# Collection entries
= Beginning of Section =
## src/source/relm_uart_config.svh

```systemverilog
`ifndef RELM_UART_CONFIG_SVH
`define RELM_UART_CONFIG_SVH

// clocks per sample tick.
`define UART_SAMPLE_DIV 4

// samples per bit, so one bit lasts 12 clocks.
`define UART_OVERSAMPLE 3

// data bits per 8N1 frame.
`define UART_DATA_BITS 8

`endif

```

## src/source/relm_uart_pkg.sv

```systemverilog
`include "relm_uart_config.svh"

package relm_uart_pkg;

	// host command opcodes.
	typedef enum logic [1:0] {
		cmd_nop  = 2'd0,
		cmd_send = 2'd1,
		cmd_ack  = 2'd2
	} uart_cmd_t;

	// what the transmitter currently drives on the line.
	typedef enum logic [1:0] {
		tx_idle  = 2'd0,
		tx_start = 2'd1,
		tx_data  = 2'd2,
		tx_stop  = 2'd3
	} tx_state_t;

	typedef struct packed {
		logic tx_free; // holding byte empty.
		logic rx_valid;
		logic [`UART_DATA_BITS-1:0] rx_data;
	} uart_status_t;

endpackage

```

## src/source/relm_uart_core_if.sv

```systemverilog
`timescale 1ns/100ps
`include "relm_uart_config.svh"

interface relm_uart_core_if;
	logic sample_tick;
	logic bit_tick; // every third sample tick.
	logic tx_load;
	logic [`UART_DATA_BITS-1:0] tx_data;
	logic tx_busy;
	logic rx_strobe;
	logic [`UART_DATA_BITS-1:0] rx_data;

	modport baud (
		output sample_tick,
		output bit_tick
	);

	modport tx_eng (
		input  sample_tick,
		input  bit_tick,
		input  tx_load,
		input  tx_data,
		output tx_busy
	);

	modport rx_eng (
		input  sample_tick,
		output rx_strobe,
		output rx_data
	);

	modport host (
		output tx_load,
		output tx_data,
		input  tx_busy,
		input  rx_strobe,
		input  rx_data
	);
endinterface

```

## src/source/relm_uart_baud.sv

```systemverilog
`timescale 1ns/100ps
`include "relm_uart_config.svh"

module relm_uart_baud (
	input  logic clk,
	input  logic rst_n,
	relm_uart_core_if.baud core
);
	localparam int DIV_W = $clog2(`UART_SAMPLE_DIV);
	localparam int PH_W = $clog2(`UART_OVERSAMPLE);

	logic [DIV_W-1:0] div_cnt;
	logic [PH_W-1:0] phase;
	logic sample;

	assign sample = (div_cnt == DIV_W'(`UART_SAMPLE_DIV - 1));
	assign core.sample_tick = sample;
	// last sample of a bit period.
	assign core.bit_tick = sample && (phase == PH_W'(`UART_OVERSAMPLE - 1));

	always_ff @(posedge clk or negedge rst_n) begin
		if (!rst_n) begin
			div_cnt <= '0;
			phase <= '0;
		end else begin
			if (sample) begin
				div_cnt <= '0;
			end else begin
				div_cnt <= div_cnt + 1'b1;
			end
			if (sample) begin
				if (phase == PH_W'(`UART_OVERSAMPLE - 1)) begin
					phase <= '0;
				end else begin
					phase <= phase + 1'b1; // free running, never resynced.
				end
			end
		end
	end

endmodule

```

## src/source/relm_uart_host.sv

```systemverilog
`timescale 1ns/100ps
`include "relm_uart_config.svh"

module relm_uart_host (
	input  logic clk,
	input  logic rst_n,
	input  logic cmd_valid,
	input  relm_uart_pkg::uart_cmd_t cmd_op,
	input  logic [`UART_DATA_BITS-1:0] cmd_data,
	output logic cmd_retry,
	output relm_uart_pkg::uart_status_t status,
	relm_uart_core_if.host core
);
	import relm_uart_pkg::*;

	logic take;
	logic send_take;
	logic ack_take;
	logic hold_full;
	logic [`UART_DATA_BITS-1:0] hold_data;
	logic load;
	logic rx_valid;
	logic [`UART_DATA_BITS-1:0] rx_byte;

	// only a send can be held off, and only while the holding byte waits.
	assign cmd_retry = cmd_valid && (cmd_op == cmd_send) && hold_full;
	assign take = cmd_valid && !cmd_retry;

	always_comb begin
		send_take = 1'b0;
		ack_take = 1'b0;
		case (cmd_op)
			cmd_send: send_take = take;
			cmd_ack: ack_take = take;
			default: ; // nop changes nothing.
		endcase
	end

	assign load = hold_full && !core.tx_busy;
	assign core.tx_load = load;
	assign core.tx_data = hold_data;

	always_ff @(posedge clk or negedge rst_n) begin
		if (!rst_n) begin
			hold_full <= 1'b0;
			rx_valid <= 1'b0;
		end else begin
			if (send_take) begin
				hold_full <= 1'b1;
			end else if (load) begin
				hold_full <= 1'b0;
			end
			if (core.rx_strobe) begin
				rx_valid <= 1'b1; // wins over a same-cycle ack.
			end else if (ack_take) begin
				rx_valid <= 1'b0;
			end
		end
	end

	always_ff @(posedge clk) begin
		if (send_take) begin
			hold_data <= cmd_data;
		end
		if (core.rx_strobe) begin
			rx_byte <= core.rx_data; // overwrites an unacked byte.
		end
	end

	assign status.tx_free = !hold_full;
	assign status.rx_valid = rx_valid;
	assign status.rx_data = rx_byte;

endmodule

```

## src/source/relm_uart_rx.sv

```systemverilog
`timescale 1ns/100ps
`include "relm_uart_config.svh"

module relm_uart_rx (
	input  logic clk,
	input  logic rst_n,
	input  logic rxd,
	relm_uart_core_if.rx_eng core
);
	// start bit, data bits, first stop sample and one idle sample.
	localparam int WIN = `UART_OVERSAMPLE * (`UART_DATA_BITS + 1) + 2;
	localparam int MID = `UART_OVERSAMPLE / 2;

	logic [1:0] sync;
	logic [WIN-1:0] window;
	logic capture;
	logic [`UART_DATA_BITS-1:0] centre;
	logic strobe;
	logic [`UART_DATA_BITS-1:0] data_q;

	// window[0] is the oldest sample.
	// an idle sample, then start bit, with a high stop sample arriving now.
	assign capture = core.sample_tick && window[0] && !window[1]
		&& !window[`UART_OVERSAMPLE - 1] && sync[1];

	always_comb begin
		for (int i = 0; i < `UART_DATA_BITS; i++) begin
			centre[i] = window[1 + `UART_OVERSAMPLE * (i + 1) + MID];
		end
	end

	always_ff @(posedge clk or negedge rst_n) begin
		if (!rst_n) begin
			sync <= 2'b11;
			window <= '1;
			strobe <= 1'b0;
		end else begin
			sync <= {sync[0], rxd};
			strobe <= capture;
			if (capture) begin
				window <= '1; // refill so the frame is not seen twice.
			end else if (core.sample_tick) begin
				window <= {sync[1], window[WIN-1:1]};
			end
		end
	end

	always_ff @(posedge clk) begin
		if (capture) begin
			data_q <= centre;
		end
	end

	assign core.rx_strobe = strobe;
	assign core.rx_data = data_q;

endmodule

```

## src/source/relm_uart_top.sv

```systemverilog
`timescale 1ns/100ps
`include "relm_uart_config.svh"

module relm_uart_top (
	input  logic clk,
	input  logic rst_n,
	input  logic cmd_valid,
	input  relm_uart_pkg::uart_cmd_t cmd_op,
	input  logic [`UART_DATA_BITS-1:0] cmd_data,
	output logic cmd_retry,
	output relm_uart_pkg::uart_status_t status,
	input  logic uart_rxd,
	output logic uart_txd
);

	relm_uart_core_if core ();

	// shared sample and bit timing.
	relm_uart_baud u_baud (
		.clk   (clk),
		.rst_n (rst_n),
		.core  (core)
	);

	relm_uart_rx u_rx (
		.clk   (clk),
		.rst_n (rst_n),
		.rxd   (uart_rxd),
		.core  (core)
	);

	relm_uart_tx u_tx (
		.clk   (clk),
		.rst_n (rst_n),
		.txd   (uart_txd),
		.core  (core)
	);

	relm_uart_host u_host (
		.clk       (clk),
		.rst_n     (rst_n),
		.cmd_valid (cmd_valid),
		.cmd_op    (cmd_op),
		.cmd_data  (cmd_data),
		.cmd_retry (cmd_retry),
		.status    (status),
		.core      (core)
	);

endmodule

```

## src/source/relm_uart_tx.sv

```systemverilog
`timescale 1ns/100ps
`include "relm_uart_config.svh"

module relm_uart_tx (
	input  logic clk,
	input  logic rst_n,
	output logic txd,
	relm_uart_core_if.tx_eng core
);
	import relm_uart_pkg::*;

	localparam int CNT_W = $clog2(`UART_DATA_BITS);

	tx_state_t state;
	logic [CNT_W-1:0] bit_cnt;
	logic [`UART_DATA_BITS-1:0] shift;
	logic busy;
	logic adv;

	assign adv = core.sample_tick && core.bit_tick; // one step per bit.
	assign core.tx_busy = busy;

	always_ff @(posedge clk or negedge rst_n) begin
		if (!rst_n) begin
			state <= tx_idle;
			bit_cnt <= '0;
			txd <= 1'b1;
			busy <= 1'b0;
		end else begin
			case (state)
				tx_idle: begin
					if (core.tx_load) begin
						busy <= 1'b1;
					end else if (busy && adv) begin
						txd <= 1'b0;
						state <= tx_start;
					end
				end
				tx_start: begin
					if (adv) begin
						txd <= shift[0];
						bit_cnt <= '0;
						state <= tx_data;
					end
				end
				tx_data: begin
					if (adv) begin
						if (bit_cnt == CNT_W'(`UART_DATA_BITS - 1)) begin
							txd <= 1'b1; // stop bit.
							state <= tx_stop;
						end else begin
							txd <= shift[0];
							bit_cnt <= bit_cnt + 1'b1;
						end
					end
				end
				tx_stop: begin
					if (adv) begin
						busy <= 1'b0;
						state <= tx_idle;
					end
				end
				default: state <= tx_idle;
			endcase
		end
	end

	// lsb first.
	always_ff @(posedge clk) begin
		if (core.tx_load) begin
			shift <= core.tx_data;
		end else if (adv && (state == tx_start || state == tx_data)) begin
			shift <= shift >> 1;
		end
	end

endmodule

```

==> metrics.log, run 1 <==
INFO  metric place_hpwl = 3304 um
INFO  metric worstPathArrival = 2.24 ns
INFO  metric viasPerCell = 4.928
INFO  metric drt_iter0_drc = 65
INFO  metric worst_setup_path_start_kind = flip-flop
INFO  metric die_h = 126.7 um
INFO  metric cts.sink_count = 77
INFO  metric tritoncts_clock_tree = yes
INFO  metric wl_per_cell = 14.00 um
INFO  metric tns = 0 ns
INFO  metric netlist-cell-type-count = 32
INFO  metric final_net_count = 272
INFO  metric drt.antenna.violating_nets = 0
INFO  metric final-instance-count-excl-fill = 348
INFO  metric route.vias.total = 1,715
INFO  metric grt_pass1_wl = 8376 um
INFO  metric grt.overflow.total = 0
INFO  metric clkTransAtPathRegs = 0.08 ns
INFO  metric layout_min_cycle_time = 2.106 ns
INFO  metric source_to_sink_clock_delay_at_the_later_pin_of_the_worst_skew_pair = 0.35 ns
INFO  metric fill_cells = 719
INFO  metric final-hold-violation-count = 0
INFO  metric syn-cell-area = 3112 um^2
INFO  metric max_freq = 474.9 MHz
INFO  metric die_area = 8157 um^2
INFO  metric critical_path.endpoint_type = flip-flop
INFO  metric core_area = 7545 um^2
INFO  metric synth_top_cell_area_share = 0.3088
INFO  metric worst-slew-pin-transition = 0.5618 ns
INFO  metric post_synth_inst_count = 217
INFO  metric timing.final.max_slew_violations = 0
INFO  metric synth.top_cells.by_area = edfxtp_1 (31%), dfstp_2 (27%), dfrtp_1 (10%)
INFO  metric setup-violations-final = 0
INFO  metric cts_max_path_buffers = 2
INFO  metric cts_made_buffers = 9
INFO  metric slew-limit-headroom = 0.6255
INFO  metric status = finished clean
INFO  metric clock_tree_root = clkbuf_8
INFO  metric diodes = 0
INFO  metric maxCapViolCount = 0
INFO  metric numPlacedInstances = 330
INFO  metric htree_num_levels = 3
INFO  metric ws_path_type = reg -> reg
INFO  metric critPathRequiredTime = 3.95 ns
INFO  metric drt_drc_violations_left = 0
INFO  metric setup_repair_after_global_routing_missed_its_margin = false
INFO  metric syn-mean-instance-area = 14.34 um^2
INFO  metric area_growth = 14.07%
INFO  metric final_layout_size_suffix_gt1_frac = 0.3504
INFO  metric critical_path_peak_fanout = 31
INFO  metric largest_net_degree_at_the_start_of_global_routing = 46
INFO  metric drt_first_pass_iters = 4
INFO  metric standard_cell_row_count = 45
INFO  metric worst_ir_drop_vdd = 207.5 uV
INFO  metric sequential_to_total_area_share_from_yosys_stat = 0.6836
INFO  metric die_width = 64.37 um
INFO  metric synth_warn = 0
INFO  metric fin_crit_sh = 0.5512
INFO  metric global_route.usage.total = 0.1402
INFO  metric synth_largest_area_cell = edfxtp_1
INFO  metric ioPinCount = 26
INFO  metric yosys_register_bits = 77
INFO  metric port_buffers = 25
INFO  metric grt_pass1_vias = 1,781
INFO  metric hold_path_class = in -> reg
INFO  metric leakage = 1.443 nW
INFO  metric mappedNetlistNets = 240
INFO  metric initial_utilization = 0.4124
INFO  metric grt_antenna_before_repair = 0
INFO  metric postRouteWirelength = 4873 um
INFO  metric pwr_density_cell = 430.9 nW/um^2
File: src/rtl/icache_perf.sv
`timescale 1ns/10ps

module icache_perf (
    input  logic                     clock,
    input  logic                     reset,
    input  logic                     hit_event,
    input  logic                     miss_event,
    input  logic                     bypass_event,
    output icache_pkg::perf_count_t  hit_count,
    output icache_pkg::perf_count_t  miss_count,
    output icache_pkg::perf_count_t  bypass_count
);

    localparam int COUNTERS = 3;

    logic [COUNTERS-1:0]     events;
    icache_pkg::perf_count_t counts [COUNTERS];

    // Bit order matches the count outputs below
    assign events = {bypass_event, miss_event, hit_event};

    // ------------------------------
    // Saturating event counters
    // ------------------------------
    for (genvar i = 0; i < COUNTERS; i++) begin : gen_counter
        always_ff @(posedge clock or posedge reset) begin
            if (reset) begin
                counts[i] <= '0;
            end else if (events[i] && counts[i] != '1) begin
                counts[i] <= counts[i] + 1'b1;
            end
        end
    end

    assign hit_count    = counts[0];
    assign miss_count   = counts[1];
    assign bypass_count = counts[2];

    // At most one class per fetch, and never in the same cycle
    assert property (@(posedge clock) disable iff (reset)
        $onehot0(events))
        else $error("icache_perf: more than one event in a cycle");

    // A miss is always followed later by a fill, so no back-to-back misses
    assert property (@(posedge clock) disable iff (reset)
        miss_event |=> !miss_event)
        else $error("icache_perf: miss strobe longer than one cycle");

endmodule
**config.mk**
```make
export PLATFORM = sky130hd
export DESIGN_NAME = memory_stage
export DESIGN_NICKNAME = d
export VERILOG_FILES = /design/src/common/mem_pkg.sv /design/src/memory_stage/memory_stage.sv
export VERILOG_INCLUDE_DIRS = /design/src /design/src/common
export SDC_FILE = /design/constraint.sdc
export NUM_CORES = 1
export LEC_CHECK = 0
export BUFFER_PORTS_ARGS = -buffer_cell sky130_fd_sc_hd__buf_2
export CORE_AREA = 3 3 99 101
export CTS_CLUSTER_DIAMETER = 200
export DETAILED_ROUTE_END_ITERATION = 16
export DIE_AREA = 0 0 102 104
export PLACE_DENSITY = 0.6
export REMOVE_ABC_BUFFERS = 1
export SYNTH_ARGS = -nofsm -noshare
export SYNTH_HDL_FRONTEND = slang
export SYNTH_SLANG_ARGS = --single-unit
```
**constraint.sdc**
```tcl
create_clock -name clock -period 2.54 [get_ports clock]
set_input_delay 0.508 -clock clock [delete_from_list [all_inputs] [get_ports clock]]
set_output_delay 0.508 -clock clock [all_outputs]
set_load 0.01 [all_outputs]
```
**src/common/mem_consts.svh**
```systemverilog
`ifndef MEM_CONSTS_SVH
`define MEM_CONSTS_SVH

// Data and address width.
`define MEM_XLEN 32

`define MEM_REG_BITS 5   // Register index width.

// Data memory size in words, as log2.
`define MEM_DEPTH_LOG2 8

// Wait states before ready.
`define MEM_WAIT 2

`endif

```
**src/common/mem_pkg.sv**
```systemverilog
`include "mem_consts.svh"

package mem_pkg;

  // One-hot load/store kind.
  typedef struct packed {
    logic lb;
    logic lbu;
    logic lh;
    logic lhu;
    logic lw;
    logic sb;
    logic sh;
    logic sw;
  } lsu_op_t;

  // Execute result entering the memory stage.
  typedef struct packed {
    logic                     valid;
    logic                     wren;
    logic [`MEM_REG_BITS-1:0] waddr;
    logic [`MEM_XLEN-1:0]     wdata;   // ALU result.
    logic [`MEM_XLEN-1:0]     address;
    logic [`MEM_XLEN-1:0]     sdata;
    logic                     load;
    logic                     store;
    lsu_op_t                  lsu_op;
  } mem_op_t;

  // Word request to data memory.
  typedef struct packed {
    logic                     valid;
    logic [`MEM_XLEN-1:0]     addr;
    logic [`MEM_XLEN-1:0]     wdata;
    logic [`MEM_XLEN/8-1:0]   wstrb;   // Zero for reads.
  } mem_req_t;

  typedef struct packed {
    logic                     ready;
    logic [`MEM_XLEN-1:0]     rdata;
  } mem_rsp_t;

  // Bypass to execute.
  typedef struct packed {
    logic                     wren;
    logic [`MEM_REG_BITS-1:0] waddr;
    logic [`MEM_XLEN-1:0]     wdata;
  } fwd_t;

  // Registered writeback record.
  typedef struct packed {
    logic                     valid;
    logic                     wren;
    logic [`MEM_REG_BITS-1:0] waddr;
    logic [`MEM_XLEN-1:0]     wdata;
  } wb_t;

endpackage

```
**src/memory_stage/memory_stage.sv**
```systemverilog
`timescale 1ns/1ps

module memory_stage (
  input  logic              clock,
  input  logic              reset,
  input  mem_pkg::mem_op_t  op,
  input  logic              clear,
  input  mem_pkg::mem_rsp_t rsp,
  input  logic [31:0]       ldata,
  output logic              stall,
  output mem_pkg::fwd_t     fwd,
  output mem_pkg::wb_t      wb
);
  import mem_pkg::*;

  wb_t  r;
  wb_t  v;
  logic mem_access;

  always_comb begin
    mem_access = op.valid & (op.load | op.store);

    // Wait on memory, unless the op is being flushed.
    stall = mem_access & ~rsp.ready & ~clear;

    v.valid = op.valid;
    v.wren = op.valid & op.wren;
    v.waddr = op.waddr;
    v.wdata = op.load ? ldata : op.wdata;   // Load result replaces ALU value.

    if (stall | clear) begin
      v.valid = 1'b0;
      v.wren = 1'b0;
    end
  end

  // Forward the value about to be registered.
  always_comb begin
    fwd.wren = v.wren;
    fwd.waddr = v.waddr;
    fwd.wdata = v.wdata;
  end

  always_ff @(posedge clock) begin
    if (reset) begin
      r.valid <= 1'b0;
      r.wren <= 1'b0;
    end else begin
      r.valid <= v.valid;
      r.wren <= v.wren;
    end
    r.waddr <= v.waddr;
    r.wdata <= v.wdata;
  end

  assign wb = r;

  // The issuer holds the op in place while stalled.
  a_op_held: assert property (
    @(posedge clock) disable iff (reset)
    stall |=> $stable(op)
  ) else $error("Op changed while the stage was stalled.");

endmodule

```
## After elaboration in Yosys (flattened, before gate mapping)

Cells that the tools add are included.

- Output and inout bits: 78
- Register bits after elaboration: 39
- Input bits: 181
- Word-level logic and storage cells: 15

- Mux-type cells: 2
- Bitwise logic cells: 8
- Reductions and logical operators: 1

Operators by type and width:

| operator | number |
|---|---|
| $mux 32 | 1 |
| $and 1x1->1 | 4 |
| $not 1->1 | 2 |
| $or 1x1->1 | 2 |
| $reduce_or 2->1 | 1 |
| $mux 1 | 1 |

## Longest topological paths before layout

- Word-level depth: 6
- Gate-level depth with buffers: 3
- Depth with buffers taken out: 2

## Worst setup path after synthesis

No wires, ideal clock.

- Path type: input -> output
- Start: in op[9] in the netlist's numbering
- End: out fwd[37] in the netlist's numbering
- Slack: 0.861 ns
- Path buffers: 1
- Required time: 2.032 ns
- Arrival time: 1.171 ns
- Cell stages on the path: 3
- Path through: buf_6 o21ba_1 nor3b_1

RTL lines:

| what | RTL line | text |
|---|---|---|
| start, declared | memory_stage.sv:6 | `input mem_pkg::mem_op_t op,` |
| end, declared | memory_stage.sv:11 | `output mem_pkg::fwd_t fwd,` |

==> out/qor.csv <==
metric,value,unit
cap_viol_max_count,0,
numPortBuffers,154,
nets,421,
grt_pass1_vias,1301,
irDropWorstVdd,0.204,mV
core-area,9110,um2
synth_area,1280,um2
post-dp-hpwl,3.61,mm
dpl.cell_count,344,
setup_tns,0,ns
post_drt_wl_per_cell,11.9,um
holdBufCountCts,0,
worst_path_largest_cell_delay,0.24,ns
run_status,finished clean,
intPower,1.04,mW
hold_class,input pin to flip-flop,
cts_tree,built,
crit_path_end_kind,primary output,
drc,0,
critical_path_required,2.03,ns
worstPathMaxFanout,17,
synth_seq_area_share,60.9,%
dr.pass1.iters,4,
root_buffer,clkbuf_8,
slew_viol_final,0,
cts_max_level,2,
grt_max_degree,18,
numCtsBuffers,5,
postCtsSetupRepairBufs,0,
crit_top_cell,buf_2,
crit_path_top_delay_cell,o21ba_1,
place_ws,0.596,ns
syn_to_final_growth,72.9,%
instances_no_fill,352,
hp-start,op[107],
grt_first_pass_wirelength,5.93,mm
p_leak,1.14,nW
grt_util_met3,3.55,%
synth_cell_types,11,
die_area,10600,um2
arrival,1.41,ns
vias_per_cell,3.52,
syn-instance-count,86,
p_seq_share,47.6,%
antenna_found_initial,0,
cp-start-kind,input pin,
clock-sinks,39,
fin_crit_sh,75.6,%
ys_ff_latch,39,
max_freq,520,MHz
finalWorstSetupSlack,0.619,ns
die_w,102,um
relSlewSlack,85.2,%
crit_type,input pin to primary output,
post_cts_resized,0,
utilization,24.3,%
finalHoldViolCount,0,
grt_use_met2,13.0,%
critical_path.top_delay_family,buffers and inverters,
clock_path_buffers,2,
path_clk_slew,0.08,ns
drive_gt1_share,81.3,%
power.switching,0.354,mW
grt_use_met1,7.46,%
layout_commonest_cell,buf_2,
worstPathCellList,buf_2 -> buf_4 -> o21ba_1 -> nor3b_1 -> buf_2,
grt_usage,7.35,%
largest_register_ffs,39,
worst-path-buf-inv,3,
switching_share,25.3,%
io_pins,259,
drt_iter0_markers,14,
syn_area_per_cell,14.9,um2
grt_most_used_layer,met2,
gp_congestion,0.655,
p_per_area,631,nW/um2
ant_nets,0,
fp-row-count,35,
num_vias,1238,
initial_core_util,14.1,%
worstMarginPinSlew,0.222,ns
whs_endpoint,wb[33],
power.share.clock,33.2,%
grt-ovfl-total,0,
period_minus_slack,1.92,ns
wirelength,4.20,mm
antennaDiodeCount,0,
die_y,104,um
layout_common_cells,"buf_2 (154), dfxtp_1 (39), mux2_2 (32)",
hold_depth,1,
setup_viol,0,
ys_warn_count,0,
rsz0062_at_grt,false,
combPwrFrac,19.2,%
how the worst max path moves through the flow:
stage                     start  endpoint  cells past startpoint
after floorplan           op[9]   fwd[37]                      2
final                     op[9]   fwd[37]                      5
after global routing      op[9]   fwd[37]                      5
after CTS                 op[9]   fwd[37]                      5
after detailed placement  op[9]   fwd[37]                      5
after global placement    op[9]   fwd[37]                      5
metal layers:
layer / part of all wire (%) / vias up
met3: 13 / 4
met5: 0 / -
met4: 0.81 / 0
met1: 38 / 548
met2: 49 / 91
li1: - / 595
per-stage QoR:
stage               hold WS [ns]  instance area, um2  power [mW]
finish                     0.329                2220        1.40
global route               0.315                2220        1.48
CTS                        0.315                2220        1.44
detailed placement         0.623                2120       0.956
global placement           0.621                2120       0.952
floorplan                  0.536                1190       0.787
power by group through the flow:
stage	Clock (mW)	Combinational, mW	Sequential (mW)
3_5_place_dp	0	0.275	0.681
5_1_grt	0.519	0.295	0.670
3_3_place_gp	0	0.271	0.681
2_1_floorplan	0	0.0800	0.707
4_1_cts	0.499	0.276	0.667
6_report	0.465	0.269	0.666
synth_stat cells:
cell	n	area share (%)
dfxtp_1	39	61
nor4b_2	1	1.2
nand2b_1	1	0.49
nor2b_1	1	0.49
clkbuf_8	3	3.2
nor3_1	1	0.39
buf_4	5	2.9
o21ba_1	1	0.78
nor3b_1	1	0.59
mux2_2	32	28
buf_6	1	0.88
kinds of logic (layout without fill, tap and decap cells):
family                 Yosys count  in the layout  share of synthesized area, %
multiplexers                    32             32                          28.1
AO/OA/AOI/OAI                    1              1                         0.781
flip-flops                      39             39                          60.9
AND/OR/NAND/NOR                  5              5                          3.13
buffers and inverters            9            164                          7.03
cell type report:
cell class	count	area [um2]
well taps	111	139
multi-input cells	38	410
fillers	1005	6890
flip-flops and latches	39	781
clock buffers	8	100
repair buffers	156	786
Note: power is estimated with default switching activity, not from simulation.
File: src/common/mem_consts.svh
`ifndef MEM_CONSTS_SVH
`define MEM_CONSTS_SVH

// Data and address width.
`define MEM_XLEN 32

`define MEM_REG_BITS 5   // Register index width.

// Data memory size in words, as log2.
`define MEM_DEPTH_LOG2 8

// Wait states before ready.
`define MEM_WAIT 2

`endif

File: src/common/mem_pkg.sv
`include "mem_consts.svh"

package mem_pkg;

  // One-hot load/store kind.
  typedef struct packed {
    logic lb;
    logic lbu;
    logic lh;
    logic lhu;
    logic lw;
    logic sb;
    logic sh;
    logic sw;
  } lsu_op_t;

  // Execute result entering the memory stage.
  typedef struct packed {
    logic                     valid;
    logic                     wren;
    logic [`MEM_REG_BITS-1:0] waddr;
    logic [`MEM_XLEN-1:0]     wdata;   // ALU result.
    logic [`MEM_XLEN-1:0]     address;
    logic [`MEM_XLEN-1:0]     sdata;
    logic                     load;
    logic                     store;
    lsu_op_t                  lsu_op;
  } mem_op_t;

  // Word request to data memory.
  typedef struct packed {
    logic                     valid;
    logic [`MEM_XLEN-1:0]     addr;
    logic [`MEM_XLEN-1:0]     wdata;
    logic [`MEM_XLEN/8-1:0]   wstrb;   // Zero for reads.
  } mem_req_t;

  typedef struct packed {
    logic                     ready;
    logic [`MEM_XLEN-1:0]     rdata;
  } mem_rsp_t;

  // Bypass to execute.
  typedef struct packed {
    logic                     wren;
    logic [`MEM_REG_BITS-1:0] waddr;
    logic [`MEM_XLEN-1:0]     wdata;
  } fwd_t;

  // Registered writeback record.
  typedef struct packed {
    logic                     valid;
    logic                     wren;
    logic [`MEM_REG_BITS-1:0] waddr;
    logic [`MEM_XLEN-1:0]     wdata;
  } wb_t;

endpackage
= End of Section =
Which lines in the data above hold the word "holding"? Return each of them.

		logic tx_free; // holding byte empty.
	// only a send can be held off, and only while the holding byte waits.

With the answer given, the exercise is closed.